● TASK PROMPT
In the entries below, find the line with "## run 2: layer usage" and print exactly every line from there up to and including the line with "- combinational power barely moved", with no other lines.
==== LISTED RECORDS
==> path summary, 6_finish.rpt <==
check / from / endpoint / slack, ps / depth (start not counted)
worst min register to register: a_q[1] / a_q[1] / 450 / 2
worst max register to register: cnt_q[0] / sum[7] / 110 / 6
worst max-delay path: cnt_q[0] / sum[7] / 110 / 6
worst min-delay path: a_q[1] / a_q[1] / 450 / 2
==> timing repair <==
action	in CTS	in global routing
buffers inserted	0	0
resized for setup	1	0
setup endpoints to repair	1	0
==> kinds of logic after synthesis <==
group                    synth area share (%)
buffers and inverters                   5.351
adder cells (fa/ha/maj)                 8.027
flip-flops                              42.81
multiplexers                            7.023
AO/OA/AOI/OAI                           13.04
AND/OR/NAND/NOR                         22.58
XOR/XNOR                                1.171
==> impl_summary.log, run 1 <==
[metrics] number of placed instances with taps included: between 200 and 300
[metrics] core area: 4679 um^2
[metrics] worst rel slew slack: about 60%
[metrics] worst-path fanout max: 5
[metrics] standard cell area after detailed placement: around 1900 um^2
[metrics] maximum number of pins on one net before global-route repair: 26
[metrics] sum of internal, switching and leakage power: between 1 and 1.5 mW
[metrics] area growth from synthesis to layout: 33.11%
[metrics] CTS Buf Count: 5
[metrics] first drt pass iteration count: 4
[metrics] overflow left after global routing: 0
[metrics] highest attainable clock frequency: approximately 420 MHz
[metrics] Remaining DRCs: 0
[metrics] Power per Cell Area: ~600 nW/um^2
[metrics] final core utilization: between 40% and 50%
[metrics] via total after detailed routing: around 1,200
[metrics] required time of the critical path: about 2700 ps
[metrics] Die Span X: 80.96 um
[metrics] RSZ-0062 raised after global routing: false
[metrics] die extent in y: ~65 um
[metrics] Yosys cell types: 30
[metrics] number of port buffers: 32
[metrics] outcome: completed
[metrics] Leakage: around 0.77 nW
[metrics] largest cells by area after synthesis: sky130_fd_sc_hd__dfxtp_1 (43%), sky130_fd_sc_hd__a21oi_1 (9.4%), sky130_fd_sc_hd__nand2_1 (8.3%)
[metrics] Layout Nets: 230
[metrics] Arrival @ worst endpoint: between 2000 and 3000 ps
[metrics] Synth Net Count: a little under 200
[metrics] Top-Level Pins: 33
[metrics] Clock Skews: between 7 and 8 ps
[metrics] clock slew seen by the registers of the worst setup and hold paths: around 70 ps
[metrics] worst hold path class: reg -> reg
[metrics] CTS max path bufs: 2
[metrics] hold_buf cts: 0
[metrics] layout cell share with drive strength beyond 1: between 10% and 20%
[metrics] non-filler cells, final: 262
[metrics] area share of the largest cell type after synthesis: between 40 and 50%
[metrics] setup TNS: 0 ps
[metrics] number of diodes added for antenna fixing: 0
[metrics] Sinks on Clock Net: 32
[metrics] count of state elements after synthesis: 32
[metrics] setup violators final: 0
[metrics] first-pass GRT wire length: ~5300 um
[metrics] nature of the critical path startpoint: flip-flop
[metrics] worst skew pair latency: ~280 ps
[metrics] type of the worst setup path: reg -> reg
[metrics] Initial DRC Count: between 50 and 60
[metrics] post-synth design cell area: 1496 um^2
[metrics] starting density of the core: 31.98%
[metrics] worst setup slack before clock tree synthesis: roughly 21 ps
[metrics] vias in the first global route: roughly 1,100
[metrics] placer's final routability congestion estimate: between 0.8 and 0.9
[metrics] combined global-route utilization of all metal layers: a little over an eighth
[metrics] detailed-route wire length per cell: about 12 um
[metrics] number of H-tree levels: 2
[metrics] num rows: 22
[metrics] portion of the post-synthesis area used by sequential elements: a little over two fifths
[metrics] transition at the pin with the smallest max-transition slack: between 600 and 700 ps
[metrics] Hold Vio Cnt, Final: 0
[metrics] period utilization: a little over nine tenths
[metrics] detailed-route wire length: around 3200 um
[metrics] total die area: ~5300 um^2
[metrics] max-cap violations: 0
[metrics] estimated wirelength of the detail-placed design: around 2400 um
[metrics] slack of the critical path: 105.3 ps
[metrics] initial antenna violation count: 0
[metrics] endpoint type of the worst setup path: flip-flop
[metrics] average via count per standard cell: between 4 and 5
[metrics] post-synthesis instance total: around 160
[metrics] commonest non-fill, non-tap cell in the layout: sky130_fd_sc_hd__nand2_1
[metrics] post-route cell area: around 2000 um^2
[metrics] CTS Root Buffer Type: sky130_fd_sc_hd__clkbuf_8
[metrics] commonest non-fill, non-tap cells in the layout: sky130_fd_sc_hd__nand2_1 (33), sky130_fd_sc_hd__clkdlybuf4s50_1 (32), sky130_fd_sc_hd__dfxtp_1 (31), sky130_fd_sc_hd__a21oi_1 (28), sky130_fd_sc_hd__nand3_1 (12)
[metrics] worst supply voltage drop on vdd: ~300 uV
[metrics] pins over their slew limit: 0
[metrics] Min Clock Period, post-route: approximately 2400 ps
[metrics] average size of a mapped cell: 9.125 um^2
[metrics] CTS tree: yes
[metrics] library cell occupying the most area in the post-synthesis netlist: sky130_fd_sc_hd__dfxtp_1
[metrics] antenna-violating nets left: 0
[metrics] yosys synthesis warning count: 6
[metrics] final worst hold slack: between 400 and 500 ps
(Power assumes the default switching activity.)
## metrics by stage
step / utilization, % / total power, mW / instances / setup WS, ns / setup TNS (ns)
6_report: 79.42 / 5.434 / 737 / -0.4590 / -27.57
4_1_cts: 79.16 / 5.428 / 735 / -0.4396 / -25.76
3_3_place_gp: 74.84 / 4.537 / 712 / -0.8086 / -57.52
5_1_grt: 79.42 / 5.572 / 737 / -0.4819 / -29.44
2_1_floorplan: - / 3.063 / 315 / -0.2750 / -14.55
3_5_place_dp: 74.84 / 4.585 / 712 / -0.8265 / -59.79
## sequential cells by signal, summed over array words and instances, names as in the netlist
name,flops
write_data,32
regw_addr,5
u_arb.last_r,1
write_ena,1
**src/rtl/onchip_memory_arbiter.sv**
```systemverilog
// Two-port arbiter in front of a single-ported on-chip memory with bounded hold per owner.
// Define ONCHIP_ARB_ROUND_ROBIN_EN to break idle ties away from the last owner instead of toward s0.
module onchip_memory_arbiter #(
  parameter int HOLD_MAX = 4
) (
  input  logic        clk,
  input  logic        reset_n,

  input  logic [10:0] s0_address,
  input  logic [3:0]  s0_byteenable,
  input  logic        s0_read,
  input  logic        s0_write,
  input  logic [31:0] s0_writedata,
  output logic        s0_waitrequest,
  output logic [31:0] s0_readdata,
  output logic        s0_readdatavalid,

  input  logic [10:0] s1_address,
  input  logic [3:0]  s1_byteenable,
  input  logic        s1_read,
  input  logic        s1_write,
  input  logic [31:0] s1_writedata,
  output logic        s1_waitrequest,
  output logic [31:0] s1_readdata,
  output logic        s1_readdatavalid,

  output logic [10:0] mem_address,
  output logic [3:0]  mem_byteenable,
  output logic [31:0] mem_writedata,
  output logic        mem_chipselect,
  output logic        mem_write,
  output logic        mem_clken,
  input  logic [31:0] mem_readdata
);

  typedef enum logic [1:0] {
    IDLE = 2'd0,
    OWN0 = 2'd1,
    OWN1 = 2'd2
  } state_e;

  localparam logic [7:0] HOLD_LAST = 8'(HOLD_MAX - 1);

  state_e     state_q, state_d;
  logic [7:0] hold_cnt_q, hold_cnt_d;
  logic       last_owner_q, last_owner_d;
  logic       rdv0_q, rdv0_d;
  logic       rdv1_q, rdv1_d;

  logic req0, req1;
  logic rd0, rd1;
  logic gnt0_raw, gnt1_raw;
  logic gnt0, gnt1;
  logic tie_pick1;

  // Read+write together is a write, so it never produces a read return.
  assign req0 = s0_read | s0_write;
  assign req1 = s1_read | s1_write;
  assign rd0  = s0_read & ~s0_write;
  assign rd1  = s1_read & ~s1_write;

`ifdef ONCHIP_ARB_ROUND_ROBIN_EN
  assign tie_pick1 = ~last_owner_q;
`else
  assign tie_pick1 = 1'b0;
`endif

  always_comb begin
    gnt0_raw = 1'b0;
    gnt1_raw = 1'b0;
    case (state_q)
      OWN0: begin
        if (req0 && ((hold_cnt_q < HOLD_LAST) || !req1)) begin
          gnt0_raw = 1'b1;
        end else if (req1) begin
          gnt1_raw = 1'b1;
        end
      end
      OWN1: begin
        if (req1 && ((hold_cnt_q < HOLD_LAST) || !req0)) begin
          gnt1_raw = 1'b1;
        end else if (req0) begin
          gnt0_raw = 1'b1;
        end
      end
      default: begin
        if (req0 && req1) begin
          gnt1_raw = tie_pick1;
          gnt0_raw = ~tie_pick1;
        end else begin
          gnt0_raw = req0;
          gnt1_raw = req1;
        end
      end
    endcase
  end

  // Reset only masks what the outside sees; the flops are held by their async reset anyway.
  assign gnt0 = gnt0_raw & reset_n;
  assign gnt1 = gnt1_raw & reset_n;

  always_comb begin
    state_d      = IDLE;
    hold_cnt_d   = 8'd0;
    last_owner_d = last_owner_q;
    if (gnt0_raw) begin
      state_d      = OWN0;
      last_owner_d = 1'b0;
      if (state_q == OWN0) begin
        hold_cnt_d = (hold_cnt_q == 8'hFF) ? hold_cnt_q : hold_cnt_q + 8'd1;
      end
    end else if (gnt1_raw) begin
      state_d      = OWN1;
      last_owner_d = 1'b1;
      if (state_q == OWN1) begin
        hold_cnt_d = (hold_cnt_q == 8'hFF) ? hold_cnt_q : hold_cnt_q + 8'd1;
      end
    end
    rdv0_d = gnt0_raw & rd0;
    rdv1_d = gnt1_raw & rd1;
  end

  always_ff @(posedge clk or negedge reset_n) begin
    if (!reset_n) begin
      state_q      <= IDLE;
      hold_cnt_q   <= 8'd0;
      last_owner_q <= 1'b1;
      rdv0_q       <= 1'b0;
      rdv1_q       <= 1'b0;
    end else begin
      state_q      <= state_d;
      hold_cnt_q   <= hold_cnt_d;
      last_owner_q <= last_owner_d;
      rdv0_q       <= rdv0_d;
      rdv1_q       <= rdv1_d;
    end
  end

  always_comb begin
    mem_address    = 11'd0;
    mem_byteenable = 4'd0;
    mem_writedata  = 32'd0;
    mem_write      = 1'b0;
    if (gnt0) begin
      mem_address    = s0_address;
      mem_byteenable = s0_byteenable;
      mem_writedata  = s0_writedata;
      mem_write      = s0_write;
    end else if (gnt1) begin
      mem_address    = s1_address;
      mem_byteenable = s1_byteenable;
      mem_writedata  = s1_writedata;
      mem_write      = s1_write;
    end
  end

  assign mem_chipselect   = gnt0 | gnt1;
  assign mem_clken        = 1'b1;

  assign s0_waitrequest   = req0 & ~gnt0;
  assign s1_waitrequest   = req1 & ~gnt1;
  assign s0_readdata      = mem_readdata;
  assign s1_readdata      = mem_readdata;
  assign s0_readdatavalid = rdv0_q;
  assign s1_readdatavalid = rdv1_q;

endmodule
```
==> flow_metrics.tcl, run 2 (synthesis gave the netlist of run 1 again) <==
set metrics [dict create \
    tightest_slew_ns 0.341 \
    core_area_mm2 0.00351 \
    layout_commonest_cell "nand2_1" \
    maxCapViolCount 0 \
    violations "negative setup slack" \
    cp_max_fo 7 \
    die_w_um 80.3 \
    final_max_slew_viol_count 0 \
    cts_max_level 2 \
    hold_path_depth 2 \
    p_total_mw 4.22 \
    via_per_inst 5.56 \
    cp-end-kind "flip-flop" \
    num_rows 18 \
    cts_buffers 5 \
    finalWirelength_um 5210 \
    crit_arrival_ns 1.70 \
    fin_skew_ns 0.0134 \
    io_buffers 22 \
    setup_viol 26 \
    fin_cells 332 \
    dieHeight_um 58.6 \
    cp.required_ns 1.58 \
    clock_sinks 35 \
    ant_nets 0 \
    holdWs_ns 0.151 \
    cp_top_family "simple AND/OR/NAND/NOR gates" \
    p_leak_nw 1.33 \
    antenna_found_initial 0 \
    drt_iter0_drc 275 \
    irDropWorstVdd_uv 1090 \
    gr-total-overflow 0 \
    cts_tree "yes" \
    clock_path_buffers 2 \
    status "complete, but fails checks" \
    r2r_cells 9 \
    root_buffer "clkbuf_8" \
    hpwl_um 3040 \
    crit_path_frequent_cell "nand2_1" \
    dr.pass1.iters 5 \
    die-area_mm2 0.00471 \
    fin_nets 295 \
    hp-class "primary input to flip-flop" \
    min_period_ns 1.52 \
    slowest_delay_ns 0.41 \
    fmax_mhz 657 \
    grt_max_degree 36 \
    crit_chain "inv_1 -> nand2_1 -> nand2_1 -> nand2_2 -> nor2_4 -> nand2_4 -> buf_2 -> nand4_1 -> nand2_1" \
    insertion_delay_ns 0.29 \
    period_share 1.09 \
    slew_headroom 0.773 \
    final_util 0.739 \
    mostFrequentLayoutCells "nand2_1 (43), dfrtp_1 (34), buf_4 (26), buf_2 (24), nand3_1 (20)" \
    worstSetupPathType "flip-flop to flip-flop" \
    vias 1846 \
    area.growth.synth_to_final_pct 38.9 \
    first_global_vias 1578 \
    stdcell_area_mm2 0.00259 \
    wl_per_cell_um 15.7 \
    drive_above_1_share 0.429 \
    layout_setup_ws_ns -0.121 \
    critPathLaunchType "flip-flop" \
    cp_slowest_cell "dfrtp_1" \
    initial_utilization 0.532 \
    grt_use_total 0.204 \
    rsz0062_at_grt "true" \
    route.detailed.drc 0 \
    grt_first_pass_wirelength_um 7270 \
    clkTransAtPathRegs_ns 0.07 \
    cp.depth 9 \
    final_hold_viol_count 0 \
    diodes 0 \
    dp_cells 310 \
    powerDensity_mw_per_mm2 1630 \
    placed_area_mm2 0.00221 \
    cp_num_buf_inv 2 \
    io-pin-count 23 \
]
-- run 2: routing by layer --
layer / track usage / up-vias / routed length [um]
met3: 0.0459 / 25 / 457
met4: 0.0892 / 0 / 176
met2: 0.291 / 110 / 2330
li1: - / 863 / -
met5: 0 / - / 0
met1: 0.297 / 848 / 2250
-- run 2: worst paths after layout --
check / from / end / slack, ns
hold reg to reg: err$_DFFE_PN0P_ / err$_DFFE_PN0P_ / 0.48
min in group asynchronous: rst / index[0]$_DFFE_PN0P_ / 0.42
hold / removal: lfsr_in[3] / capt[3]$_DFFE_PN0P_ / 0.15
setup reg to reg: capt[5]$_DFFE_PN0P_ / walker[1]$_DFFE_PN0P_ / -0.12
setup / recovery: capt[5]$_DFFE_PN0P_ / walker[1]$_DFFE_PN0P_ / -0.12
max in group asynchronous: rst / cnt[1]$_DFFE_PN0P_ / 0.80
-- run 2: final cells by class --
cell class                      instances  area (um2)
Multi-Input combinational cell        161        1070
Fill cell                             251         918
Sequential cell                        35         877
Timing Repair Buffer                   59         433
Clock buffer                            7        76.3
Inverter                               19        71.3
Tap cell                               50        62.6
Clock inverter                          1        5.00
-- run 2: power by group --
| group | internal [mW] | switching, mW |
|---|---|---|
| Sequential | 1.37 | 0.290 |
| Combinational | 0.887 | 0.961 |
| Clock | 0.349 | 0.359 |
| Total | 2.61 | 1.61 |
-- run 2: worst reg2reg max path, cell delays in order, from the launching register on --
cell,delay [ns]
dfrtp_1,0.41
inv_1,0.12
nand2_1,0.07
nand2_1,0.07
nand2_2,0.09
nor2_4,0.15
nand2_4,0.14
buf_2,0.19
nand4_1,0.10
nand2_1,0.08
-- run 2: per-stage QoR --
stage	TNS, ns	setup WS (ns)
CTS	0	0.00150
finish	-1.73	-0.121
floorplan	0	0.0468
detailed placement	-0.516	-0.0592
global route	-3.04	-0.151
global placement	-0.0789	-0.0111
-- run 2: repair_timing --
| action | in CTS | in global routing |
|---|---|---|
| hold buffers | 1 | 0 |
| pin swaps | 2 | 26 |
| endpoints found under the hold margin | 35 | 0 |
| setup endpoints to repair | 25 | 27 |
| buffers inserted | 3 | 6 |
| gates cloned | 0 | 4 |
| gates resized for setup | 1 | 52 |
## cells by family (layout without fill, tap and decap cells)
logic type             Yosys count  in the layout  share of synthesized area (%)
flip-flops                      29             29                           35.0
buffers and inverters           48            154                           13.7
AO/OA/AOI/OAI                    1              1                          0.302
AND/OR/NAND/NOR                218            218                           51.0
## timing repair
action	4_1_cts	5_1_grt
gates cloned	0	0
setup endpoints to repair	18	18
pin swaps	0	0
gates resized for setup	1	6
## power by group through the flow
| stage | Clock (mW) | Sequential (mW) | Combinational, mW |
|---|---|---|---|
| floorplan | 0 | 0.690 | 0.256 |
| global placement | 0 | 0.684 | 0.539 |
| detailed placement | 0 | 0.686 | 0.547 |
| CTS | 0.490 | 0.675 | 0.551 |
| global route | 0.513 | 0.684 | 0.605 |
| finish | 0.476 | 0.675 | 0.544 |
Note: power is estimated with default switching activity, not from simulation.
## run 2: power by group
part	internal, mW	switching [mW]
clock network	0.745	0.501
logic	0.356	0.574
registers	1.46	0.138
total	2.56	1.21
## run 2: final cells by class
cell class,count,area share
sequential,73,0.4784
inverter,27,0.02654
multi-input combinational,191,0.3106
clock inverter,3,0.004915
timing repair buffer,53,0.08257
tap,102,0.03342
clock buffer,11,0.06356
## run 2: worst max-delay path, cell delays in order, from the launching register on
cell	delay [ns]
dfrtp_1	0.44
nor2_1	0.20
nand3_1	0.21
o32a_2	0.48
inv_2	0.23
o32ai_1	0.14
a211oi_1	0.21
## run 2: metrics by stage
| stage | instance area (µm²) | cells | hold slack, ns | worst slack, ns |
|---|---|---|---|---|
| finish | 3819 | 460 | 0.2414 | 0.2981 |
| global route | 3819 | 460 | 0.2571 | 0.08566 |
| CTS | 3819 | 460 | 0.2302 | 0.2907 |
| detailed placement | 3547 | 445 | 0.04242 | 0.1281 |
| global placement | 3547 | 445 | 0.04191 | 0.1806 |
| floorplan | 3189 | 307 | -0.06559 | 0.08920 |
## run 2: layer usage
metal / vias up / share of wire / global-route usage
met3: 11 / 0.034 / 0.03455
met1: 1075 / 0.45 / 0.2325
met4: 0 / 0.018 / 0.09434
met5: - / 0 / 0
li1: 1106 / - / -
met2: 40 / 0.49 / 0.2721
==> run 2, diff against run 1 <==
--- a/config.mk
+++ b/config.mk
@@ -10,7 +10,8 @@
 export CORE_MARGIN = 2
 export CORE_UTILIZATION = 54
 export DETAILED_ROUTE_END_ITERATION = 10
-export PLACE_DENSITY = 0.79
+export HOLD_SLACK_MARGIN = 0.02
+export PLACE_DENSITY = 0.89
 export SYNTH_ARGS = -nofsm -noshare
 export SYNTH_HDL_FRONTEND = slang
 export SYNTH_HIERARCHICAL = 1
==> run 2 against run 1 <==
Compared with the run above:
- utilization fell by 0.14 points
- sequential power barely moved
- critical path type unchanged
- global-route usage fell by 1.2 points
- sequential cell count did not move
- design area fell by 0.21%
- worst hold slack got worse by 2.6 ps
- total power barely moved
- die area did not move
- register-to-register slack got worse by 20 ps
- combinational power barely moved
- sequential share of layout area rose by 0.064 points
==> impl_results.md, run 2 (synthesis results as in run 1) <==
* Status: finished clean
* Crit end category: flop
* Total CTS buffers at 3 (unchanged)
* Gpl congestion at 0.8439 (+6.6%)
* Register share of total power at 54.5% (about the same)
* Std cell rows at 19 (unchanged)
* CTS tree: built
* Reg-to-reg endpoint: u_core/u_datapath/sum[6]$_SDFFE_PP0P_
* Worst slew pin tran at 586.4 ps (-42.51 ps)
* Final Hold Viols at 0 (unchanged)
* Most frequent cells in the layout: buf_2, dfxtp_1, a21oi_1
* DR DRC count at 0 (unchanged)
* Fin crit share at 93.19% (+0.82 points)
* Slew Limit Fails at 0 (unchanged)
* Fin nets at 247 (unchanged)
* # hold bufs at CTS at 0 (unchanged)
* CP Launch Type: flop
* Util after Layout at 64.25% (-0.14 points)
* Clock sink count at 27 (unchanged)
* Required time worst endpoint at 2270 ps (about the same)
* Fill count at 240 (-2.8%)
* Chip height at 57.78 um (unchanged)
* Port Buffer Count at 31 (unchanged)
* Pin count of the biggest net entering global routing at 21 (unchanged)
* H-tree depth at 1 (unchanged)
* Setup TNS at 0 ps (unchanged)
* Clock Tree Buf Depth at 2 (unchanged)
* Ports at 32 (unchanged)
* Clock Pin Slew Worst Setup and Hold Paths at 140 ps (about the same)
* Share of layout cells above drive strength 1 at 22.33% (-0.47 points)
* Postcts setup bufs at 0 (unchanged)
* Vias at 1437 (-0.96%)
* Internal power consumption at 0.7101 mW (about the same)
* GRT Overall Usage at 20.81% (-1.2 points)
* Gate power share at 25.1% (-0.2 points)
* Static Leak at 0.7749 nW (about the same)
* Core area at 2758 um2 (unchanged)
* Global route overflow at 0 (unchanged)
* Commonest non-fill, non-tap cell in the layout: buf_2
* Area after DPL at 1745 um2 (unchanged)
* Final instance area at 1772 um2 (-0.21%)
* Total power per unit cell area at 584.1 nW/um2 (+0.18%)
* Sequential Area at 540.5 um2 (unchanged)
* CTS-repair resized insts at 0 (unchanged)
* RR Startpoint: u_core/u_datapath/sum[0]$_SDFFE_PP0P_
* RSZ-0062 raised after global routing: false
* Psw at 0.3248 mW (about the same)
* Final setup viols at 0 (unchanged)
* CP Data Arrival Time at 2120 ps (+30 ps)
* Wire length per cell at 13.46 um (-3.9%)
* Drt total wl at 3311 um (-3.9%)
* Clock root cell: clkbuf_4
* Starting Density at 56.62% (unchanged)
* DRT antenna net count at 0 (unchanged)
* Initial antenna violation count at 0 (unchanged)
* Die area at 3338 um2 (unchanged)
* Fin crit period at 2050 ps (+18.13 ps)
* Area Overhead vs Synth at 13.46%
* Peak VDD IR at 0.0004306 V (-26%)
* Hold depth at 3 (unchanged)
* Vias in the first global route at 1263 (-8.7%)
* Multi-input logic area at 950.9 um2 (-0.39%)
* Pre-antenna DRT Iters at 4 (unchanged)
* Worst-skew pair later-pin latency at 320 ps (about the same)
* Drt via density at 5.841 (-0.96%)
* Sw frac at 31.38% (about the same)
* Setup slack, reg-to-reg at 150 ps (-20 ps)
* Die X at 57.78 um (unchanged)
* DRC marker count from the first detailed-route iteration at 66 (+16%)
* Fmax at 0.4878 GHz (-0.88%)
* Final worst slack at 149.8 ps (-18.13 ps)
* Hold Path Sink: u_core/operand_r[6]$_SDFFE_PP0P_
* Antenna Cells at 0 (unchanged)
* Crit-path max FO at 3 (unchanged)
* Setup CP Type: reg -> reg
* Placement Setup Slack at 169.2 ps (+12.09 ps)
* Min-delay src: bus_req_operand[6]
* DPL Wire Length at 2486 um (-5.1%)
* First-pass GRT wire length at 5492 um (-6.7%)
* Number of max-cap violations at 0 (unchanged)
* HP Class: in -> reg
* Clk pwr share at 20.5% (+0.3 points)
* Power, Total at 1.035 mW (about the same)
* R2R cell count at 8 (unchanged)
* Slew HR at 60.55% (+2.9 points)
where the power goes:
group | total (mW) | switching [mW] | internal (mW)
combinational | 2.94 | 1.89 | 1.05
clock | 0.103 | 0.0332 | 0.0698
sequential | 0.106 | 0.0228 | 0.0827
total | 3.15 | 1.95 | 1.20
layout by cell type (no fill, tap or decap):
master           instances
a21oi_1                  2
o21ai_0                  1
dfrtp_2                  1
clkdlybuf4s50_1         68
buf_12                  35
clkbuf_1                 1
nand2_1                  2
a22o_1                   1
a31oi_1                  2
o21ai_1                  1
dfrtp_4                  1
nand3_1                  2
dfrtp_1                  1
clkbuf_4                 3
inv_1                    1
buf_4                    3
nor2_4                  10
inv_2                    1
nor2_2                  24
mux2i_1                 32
========
● SOLVED EXERCISE
## run 2: layer usage
metal / vias up / share of wire / global-route usage
met3: 11 / 0.034 / 0.03455
met1: 1075 / 0.45 / 0.2325
met4: 0 / 0.018 / 0.09434
met5: - / 0 / 0
li1: 1106 / - / -
met2: 40 / 0.49 / 0.2721
==> run 2, diff against run 1 <==
--- a/config.mk
+++ b/config.mk
@@ -10,7 +10,8 @@
 export CORE_MARGIN = 2
 export CORE_UTILIZATION = 54
 export DETAILED_ROUTE_END_ITERATION = 10
-export PLACE_DENSITY = 0.79
+export HOLD_SLACK_MARGIN = 0.02
+export PLACE_DENSITY = 0.89
 export SYNTH_ARGS = -nofsm -noshare
 export SYNTH_HDL_FRONTEND = slang
 export SYNTH_HIERARCHICAL = 1
==> run 2 against run 1 <==
Compared with the run above:
- utilization fell by 0.14 points
- sequential power barely moved
- critical path type unchanged
- global-route usage fell by 1.2 points
- sequential cell count did not move
- design area fell by 0.21%
- worst hold slack got worse by 2.6 ps
- total power barely moved
- die area did not move
- register-to-register slack got worse by 20 ps
- combinational power barely moved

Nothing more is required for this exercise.